The CPLA was established by a group of activists in the trade union movement at a convention held in New York City on May 25 and 26, 1929. Those uniting into a common organization at the founding conference included the professional staff and activists of Brookwood Labor College, a workers' education society; the editorial staff of Labor Age magazine, a radical monthly; and members of an array of independent trade unions.

The primary force behind the new organization was A. J. Muste, a radical clergyman and committed pacifist. Muste had become active in the American trade union movement from his belief in the social gospel and its call for the application of Christian ethics to social problems and reduce poverty and suffering in the world. Muste had come to believe that the American Federation of Labor (AFL), an umbrella organization of more than 100 independent craft and industrial unions, was "hostile to genuine workers' education" and a fetter upon the growth of the power and scope of the American labor movement.

Muste outlined a program for militant progressive union activists in the pages of Labor Age, a New York monthly with which he was closely associated. In its February issue, that magazine opined that "honest, militant, progressive elements" in the American labor movement had no worthy option to the conservatism of the AFL and the extreme radicalism of the Communist Party USA and its trade union auxiliary, the Trade Union Unity League.

A new organization was sought to advance a radical agenda for the trade union movement, including the organization of the unorganized into industrial unions; exposure of the conservative, pro-business National Civic Federation with which conservative AFL leaders collaborated; an end to racial discrimination in the union movement; active work for unemployment insurance, health insurance, and old age pensions; and the development of "a labor party based on the mass organization of industrial workers."

A convention call was issued for a gathering to be held over the weekend of May 25 and 26, 1929, in New York City. The gathering was attended by 151 delegates, representing 33 unions in 18 states.

The constitution adopted by the founding conference, referred to as the CPLA's "Organizational Plan", specified that the purpose of the new group was "to carry on research, educational work, and agitation among the workers, both organized and unorganized in industry and agriculture, in order to stimulate in the existing and potential labor organizations a progressive, realistic, militant labor spirit and activity...." Membership was open to any individual who belonged to a labor or farm organization and was "in agreement with the aims of the association and desirous of actively forwarding its purposes" or members of fully affiliated unions.

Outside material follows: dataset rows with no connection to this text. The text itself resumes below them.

`config.mk`:
```
export PLATFORM = sky130hd
export DESIGN_NAME = spi_controller
export DESIGN_NICKNAME = d
export VERILOG_FILES = /design/src/rtl/spi_pkg.sv /design/src/rtl/spi_clk_phase_counter.sv /design/src/rtl/spi_controller.sv
export SDC_FILE = /design/constraint.sdc
export NUM_CORES = 1
export LEC_CHECK = 0
export CAP_MARGIN = 30
export CELL_PAD_IN_SITES_DETAIL_PLACEMENT = 0
export CELL_PAD_IN_SITES_GLOBAL_PLACEMENT = 1
export CORE_MARGIN = 2
export CORE_UTILIZATION = 43
export CTS_BUF_LIST = sky130_fd_sc_hd__clkbuf_16
export DETAILED_ROUTE_END_ITERATION = 6
export MAX_ROUTING_LAYER = met4
export PLACE_DENSITY_LB_ADDON = 0.1
export SYNTH_ARGS = -nofsm -noshare
export SYNTH_HDL_FRONTEND = slang
export SYNTH_SLANG_ARGS = --single-unit
```
`constraint.sdc`:
```
create_clock -name clk -period 3.9 [get_ports clk]
set_input_delay 1.17 -clock clk [delete_from_list [all_inputs] [get_ports clk]]
set_output_delay 1.17 -clock clk [all_outputs]
set_load 0.01 [all_outputs]
```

The headquarters for the CPLA were established at 104 Fifth Avenue, New York City, June 15, 1929.

==Development==

Israel Mufson, one of two joint CPLA Executive Secretaries as it formed in 1929

Although the CPLA was made up of individual members of the AFL, it had no direct membership status in it. Its criticism of the AFL's leader, William Green, and leadership cut both ways, as the Executive Council of that trade union body was quick to denounce the CPLA as a dual union. That criticism drew an official response from Muste in a July 23, 1929 statement that declared the CPLA was "not a dual union or federation of labor" and criticized the Communist Party for its attempt to form a "disruptive" communist trade union center, which he deemed "totally out of accord with the needs of the workers in America today."

The official magazine of the CPLA, Labor Age, reiterated its bitter disappointment with the Communist Party's performance in a June 1929 article: The Communists, presented with a golden opportunity for service to the workers [by the lethargic performance of the official AFL] have miserably muffed the ball. They have aroused the unorganized in Passaic and Gastonia; but they have given no promise of leaving anything permanent to them, and they have resorted to a campaign of vituperation and strikebreaking that is not helpful to progress, to say the least. It is only a matter of time until they pass out of the picture, torn asunder by naive doctrinaire differences. At the time of its launch, the CPLA was governed by a 26-member National Executive Committee, which elected Muste as its chairman and James H. Maurer and Carl Holderman as its vice-chairmen. Day-to-day operations were conducted by a pair of Executive Secretaries: Louis F. Budenz and Israel Mufson.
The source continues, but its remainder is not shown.